Todos los presidentes se sienten destinados a cambiar el mundo. Muy pocos, de hecho casi ninguno, lo logra. Sin embargo, este hecho comprobable nunca ha servido para convencer a los aspirantes a la presidencia y menos a los que ya llegaron y se sienten omnipotentes una vez ahí. Pero el problema no reside en el deseo de cambiar al mundo, legítimo en sí mismo, sino en el hecho de que la mayoría de los presidentes cree que el mero hecho de sentarse en la silla conlleva un cambio en la realidad. La historia demuestra que no es así: el poder no es para guardarse o acumularse sino para emplearse porque no hay nada más fútil, nada más efímero, que el poder presidencial.

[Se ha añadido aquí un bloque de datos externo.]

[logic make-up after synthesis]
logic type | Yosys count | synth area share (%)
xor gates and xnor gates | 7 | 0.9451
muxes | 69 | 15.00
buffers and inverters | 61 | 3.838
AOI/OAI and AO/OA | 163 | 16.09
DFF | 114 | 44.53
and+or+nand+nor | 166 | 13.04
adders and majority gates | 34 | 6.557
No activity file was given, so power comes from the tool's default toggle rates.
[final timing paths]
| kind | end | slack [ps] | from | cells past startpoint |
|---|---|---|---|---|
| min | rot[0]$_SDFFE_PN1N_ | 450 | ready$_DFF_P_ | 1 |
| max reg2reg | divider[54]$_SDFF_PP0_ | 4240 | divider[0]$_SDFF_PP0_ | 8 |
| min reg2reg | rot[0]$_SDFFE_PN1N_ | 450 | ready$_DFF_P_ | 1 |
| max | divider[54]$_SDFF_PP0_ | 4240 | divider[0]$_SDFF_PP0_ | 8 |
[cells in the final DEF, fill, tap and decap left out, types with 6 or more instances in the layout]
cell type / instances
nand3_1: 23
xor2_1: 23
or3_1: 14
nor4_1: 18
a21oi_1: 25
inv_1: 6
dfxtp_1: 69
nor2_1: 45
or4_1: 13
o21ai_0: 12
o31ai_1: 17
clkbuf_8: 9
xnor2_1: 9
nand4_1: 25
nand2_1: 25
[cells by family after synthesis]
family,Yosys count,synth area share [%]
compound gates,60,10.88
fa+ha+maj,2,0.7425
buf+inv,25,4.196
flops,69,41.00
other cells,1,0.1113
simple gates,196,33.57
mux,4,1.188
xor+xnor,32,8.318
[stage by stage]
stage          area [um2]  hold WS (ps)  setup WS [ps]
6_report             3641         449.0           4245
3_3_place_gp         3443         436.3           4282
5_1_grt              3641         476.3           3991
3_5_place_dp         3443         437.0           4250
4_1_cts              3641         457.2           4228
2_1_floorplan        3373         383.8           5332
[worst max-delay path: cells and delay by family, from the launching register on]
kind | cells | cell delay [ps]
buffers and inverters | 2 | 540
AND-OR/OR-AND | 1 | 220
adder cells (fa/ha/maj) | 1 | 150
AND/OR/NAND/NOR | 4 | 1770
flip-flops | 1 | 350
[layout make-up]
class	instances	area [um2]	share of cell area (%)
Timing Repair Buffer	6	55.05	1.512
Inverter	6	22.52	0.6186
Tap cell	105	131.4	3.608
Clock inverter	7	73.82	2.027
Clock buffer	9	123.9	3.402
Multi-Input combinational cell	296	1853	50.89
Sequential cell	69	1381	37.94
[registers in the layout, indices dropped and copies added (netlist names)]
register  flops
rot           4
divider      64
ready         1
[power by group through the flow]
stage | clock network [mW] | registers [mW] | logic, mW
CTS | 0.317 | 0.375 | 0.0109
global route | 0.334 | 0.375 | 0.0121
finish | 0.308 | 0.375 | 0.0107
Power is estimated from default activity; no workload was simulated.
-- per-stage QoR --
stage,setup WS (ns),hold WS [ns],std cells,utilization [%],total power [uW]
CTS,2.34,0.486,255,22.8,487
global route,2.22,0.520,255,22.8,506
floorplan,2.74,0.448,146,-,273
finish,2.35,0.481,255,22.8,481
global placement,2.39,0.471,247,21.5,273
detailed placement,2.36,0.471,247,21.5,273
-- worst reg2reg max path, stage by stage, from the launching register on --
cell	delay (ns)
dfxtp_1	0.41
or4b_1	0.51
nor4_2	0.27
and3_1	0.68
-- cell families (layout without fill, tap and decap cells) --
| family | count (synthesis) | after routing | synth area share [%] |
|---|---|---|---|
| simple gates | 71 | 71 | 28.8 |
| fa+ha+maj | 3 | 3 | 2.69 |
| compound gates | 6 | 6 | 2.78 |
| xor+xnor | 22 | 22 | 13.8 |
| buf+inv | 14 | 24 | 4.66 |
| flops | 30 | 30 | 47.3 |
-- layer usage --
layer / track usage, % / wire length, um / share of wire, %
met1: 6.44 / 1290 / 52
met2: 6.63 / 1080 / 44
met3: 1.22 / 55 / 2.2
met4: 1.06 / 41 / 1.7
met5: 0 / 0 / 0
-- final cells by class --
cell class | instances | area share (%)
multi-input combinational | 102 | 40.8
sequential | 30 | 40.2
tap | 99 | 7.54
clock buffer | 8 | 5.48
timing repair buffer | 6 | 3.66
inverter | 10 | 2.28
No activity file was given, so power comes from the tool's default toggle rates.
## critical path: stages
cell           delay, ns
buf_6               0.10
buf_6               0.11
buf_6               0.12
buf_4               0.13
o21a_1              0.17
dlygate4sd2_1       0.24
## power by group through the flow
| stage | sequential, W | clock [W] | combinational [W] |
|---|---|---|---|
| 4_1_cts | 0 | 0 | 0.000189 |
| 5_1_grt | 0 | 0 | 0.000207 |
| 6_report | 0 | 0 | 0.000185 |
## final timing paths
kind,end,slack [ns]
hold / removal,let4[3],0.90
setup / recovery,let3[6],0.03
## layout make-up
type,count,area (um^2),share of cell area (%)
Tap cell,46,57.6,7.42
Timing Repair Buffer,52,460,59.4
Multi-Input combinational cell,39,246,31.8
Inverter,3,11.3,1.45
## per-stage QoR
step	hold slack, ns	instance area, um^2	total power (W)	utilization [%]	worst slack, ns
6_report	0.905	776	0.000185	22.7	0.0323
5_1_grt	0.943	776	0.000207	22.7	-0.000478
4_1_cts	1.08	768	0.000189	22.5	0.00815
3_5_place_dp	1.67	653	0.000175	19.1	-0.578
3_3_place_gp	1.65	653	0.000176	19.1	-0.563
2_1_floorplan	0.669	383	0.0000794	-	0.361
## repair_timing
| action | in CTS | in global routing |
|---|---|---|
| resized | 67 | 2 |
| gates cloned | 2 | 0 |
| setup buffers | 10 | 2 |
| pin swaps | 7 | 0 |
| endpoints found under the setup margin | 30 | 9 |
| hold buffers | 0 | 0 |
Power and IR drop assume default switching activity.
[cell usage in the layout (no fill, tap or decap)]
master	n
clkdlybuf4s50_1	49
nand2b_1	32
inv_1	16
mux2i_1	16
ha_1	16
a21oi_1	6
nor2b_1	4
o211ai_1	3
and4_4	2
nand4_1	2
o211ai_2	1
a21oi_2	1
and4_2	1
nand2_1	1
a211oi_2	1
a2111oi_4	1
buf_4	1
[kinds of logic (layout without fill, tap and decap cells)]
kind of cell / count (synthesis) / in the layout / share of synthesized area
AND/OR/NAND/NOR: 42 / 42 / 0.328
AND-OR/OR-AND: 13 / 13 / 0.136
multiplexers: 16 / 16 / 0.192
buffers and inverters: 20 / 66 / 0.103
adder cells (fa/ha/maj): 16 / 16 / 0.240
$ cat flow/design.v
module seg7(bcd, leds); 
   input  logic  [3:0] bcd; 
   output logic  [6:0] leds; 
   always_comb begin 
      case (bcd) 
         4'b0000: leds = 7'b1000000;  
         4'b0001: leds = 7'b1111001;  
         4'b0010: leds = 7'b0100100;  
         4'b0011: leds = 7'b0110000;  
         4'b0100: leds = 7'b0011001;  
         4'b0101: leds = 7'b0010010;  
         4'b0110: leds = 7'b0000010;  
         4'b0111: leds = 7'b1111000;  
			4'b1000: leds = 7'b0000000;  
			4'b1001: leds = 7'b0010000;  
         default: leds = 7'bX; 
      endcase 
   end 
endmodule 
module seg7_testbench();
	logic [3:0] bcd;
	logic [6:0] leds;
	seg7 dut (.bcd, .leds);
	integer i;
	initial begin
		for(i = 0; i < 16; i++) begin
         bcd[3:0] = i; #10;
      end
	end
endmodule 
$ cat flow/run.sh
#!/bin/bash
# OpenROAD 26Q1-2900-gdf79404cd8, Yosys 0.63+post, stock flow scripts
make -C /OpenROAD-flow-scripts/flow DESIGN_CONFIG=/design/flow/config.mk WORK_HOME=/design/flow/orfs finish
$ cat flow/config.mk
export PLATFORM = sky130hd
export DESIGN_NAME = seg7
export DESIGN_NICKNAME = seg7
export VERILOG_FILES = /design/flow/design.v
export SDC_FILE = /design/flow/constraint.sdc
export NUM_CORES = 4
export LEC_CHECK = 1
export CORE_AREA = 10 10 70 70
export DIE_AREA = 0 0 80 80
$ cat flow/constraint.sdc
current_design seg7

set clk_period 1.6
set clk_io_pct 0.2

create_clock -name clk0 -period $clk_period

set non_clock_inputs [all_inputs -no_clocks]
set_input_delay [expr $clk_period * $clk_io_pct] -clock clk0 $non_clock_inputs
set_output_delay [expr $clk_period * $clk_io_pct] -clock clk0 [all_outputs]
==> results.yml <==
# generated from flow reports
synthesis:
  ys_chip_area_um2: 155
  yosysCellCount: 21
  yosys_warnings: 1
  netlist_instances: 21
  postSynthAreaPerCell_um2: 7.39
  syn_area_um2: 155
  yosys.stat.seqShare_pct: 0
  post_synth_num_cell_types: 10
final_timing:
  grt_setup_unrepaired: "false"
  setup_ws_ns: 0.0532
  setup_viol: 0
  clock.fmax_mhz: 646
  drv_slew: 0
  setup-tns-final_ns: 0
  timing.hold.ws_ns: 1.12
  max_slew.worst_pin.slew_ns: 0.194
  hold_viol_final: 0
  period_minus_slack_ns: 1.55
  slew_headroom_pct: 87.1
  post-route-period-util_pct: 96.7
setup_path:
  cp_max_fo: 3
  worstSetupPathType: "input port to output port"
  max_stage_delay_ns: 0.20
  worstPathRequired_ns: 1.28
  path_buffers: 3
  cpMaxStageDelayCell: "ha_4"
  endpoint_kind: "output port"
  start_kind: "input port"
  path_cells: "clkdlybuf4s15_2 -> inv_2 -> ha_4 -> nand2b_4 -> a21oi_2 -> dlygate4sd2_1"
  cp.arrival_ns: 1.23
  path_delay_family: "buffers and inverters"
placement:
  dp_hpwl_um: 496
  dpl-instance-area_um2: 360
  dp.cells: 83
  port_buffers: 11
  gp_congestion: 0.659
  place_worst_setup_slack_ns: -0.659
routing:
  dr.pass1.iters: 2
  diodes: 0
  avgRoutedWirePerCell_um: 6.92
  ant_nets: 0
  drc_errors: 0
  drt-initial-drc-count: 15
  viasPerCell: 2.27
  routed_wl_um: 574
  via_count: 188
finish:
  drive_gt1_share_pct: 56.8
  seqCellArea_um2: 0
  layout.cells.non_filler: 83
  nClkBuffers: 0
  stdcell_area_um2: 388
  fillerInstances: 397
  numSequentialCells: 0
  synthToLayoutAreaGrowth_pct: 150
power:
  irDropWorstVdd_mv: 0.0201
  powerDensity_nw_per_um2: 174
  p_leak_nw: 0.170
floorplan:
  die_height_um: 80
  initial_utilization_pct: 4.54
  rows: 21
  coreArea_um2: 3420
  fp.dieW_um: 80
  pin_count: 11
  chip_area_um2: 6400
job:
  warnings: 37
  cap_violations: 0
global_route:
  grt_pass1_wl_um: 897
  track_usage_pct: 1.69
  antenna_found_initial: 0
  grt_max_degree: 9
  grt_pass1_vias: 193
  overflow: 0
clock_tree:
  ctsHoldBuffers: 0
  post-cts-setup-buffer-count: 0
hold_path:
  hp-class: "input port to output port"
run_status:
  status: "complete, no violations"
## worst min-delay path: stages
cell      delay (ns)
buf_2           0.12
inv_2           0.09
buf_4           0.12
mux2i_1         0.06
clkbuf_2        0.10
## power breakdown
part / internal [mW] / leakage (nW) / switching [mW]
Sequential: 0 / 0 / 0
Combinational: 0.0397 / 0.170 / 0.0277
Clock: 0 / 0 / 0
Total: 0.0397 / 0.170 / 0.0277
## area by class of cell
| cell class | count | area [um2] | area share [%] |
|---|---|---|---|
| Inverter | 2 | 7.51 | 1.94 |
| Multi-Input combinational cell | 19 | 190 | 49.0 |
| Tap cell | 46 | 57.6 | 14.8 |
| Timing Repair Buffer | 16 | 133 | 34.2 |
## what timing repair did
action                                  CTS  global route
endpoints found under the setup margin    7             6
pin swaps                                 4             3
resized                                  22            12
## metal layers
| metal | routed length (um) | vias to the layer above | track usage [%] | share of wire (%) |
|---|---|---|---|---|
| met3 | 25 | 0 | 0.114 | 4.4 |
| met2 | 306 | 5 | 3.13 | 53 |
| met1 | 242 | 81 | 2.18 | 42 |
| li1 | - | 102 | - | - |
| met4 | 0 | 0 | 0 | 0 |
| met5 | 0 | - | 0 | 0 |
## stage by stage
step	power (mW)	utilization, %
finish	0.0674	11.4
global route	0.0756	11.4
CTS	0.0618	10.9
detailed placement	0.0656	10.5
global placement	0.0654	10.5
floorplan	0.0176	-
## path summary, 6_finish.rpt
| kind | start | slack [ns] | cells after the start | endpoint |
|---|---|---|---|---|
| max | bcd[1] | 0.05 | 6 | leds[3] |
| min | bcd[0] | 1.12 | 5 | leds[4] |
## cells in the mapped netlist
library cell  n  area share, %
ha_1          5             40
a21oi_1       4             13
inv_1         2            4.8
nand2_1       2            4.8
nand2b_1      2            8.1
or2_1         2            8.1
and2_1        1            4.0
mux2i_1       1            6.5
nor2b_2       1            5.6
nor3b_1       1            4.8
## cells in the final DEF, fill, tap and decap left out
master,n
dlygate4sd2_1,5
a21oi_2,4
ha_1,4
buf_4,4
inv_2,2
or2_1,2
clkdlybuf4s15_2,2
clkbuf_2,2
nand2_2,1
nor2b_2,1
mux2i_1,1
nand2b_1,1
nand2b_4,1
nor3b_2,1
and2_1,1
nand2_1,1
ha_4,1
buf_2,1
clkdlybuf4s15_1,1
buf_6,1
## cell families after synthesis
group	synth area share, %
fa+ha+maj	40.3
simple gates	35.5
buf+inv	4.84
mux	6.45
compound gates	12.9
Power and IR drop assume default switching activity.
**design.v**
```verilog
module ALU (
    SrcA,
    SrcB,
    ALUControl,
    ALUOut,
    Zero
);
input [31:0] SrcA, SrcB;
input [4:0] ALUControl;
output reg [31:0] ALUOut;
output reg Zero;
always @(*) begin
    case (ALUControl)
    5'd0: begin ALUOut = $signed(SrcA) + $signed(SrcB); Zero = 0; end
    5'd1: begin ALUOut = SrcA + SrcB; Zero = 0; end 
    5'd2: begin ALUOut = $signed(SrcA) - $signed(SrcB); Zero = (ALUOut == 0); end 
    5'd3: begin ALUOut = SrcA - SrcB; Zero = 0; end 
    5'd4: begin ALUOut = SrcA & SrcB; Zero = 0; end 
    5'd5: begin ALUOut = SrcA | SrcB; Zero = 0; end 
    5'd6: begin ALUOut = SrcA ^ SrcB; Zero = 0; end 
    5'd7: begin ALUOut = ~(SrcA | SrcB); Zero = 0; end 
    5'd8: begin ALUOut = SrcB << SrcA; Zero = 0; end
    5'd9: begin ALUOut = SrcB << SrcA; Zero = 0; end
    5'd10: begin ALUOut = $signed(SrcB) >>> $signed(SrcA); Zero = 0; end
    5'd11: begin ALUOut = $signed(SrcB) >>> $signed(SrcA); Zero = 0; end
    5'd12: begin ALUOut = SrcB >> SrcA; Zero = 0; end
    5'd13: begin ALUOut = SrcB >> SrcA; Zero = 0; end
    5'd14: begin ALUOut = SrcA < SrcB; Zero = 0; end
    5'd15: begin ALUOut = SrcA + SrcB; Zero = 0; end
    5'd16: begin ALUOut = SrcA + SrcB; Zero = 0; end
    5'd17: begin ALUOut = SrcA & {{16'b0},SrcB[15:0]}; Zero = 0; end
    5'd18: begin ALUOut = SrcA | {{16'b0},SrcB[15:0]}; Zero = 0; end
    5'd19: begin ALUOut = SrcA ^ {{16'b0},SrcB[15:0]}; Zero = 0; end
    5'd20: begin ALUOut = SrcA - SrcB; Zero = (SrcA - SrcB == 0); end
    5'd21: begin ALUOut = SrcA - SrcB; Zero = (SrcA - SrcB != 0); end
    5'd22: begin ALUOut = SrcA + SrcB; Zero = 0; end
    5'd23: begin ALUOut = SrcA + SrcB; Zero = 0; end
    5'd24: begin ALUOut = 0; Zero = 0; end
    5'd26: begin ALUOut = 0; Zero = 0; end
    5'd25: begin ALUOut = SrcB; Zero = 0; end
    endcase
end
endmodule
module mux2to1(in1, in2, sel, out);
    input [31:0] in1, in2;
    input sel;
    output [31:0] out;
    assign out = (sel == 0)? in1:in2;
endmodule
module mux3to1(in1, in2, in3, sel, out);
    input [31:0] in1, in2, in3;
    input [1:0] sel;
    output [31:0] out;
    assign out = (sel == 2'd0) ? in1 : (sel==2'd1) ? in2 : in3;
endmodule 
module dstregmux2to1(in1, in2, sel, out);
    input [4:0] in1, in2;
    input sel;
    output [4:0] out;
    assign out = (sel == 0)? in1:in2;
endmodule
module dstregmux3to1(in1, in2, in3, sel, out);
    input [4:0] in1, in2, in3;
    input [1:0] sel;
    output [4:0] out;
    assign out = (sel == 2'd0) ? in1 : (sel==2'd1) ? in2 : in3;
endmodule
module EX (
    clk,
    rst,
    ForwardA,
    ForwardB,
    ALUControlE,
    ALUSrcE,
    RegDstE,
    IsShiftE,
    JalE,
    ShamtE,
    RD1E,
    RD2E,
    RegisterRtE,
    RegisterRdE,
    ExtImmE,
    ALUOutE,
    WriteDataE,
    WriteRegE,
    ZeroE,
    ALUOutM,
    ResultW
);
input clk, rst, ALUSrcE, RegDstE, IsShiftE, JalE;
input [1:0] ForwardA, ForwardB;
input [4:0] ALUControlE, ShamtE, RegisterRtE, RegisterRdE;
input [31:0] RD1E, RD2E, ExtImmE, ALUOutM, ResultW;
output ZeroE;
output [4:0] WriteRegE;
output [31:0] ALUOutE, WriteDataE;
wire [31:0] SrcAE, SrcBE, SrcAin1, SrcBin1;
mux2to1 shamtmux(
    .in1(RD1E), 
    .in2({{27{ShamtE[4]}},ShamtE[4:0]}),
    .sel(IsShiftE),
    .out(SrcAin1)
);
mux2to1 immmux(
    .in1(SrcBin1),
    .in2(ExtImmE),
    .sel(ALUSrcE),
    .out(SrcBE)
);
dstregmux3to1 DstReg(
    .in1(RegisterRtE),
    .in2(RegisterRdE),
    .in3(5'd31),
    .sel({JalE,RegDstE}),
    .out(WriteRegE)
);
mux3to1 SrcAmux(
    .in1(SrcAin1),
    .in2(ResultW),
    .in3(ALUOutM),
    .sel(ForwardA),
    .out(SrcAE)
);
mux3to1 SrcBmux(
    .in1(RD2E),
    .in2(ResultW),
    .in3(ALUOutM),
    .sel(ForwardB),
    .out(SrcBin1)
);
ALU ALU(
    .SrcA(SrcAE),
    .SrcB(SrcBE),
    .ALUControl(ALUControlE),
    .ALUOut(ALUOutE),
    .Zero(ZeroE)
);
assign WriteDataE = SrcBin1;
endmodule
```
$ cat ./config.mk
export PLATFORM = sky130hd
export DESIGN_NAME = Regfile
export DESIGN_NICKNAME = Regfile
export VERILOG_FILES = /design/flow/design.v
export SDC_FILE = /design/flow/constraint.sdc
export NUM_CORES = 4
export LEC_CHECK = 1
export CORE_UTILIZATION = 30
$ cat ./constraint.sdc
current_design Regfile

set clk_period 15.5
set clk_io_pct 0.2

create_clock -name clk0 -period $clk_period [get_ports {clk}]

set non_clock_inputs [all_inputs -no_clocks]
set_input_delay [expr $clk_period * $clk_io_pct] -clock clk0 $non_clock_inputs
set_output_delay [expr $clk_period * $clk_io_pct] -clock clk0 [all_outputs]
$ cat ./design.v
module Regfile(clk, rst, WriteEn, Src1, Src2, WriteReg, WriteData, regout1, regout2);
input clk, rst, WriteEn;
input [4:0] WriteReg, Src1, Src2;
input [31:0] WriteData;
output [31:0] regout1, regout2;
reg [31:0] regfilemem [0:31];
integer i;
always@(negedge clk) begin
    if (rst) begin
        for (i = 0; i < 32; i = i + 1)
            regfilemem[i] <= 0;
    end
    else if (WriteEn) begin
        regfilemem[WriteReg] <= WriteData;
    end
end
assign regout1 = regfilemem[Src1];
assign regout2 = regfilemem[Src2];
endmodule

Mi impresión de cuatro décadas de observar a ocho presidencias es que cuando un presidente se sienta en la silla y, sobre todo, cuando consolida su poder, siente que el mundo le debe la vida y que “ya la hizo”. Nada puede impedir su triunfo y lo único que falta es que la realidad comience a evidenciar un cambio radical. La historia demuestra que los sueños de grandeza son sólo eso: sueños. Todo el resto es trabajo duro. Lamentablemente, muy pocos presidentes se percatan de que el poder es para emplearse y por eso pocos logran su cometido.

Hace años visité una exhibición del Faraón Tutankamón. Ningún grupo de soberanos jamás gozó de la ilusión de un poder más grande. Ramsés II reinó por 66 años: a juzgar por las imágenes de poder, las pirámides y los enormes monumentos en Luxor y Abu Simbel el poder fue enorme pero no quedó nada más que eso. Todo ese poder se desvaneció y todo lo que quedó, siglos después, es un país pobre sin muchas oportunidades de desarrollo. A la salida recuerdo haber pensado en la futilidad el poder, en la impotencia que, a final de cuentas, éste representa.

A Napoleón Bonaparte no le fue mucho mejor. En el verano de 1812 encabezaba un ejército de más de un millón de hombres que se enfilaba hacia las puertas de Moscú. Tres años más tarde se encontraba desperdiciando su vida en la isla de Elba. En 1940 Hitler comandaba el ejército más poderoso del mundo; en 1945 se quejaba de que sólo Eva Braun y su perro se mantenían fieles. Al final de su vida, según la historia que cuenta su médico, el doctor Li Zhisui, Mao era una figura patética que ya no inspiraba autoridad alguna. La historia está saturada de hombres poderosos y frustrados.

Es aleccionador observar que, en las últimas décadas, el único presidente mexicano que destaca por haber sobrevivido el oprobio de la historia y la reprobación generalizada de la población es el menos ambicioso de todos. El único presidente que ha logrado el respeto de la población es quien se dedicó en cuerpo y alma a un conjunto de objetivos limitados pero realistas: atendió los problemas del momento, dejando los sueños de grandeza y trascendencia histórica en el closet. Ernesto Zedillo quizá pudo haber apuntado hacia algo más grande pero, con la perspectiva que permite el tiempo, es el único que logró lo que se propuso y es ampliamente reconocido por ello. No es poca cosa y menos cuando se le compara con el resto.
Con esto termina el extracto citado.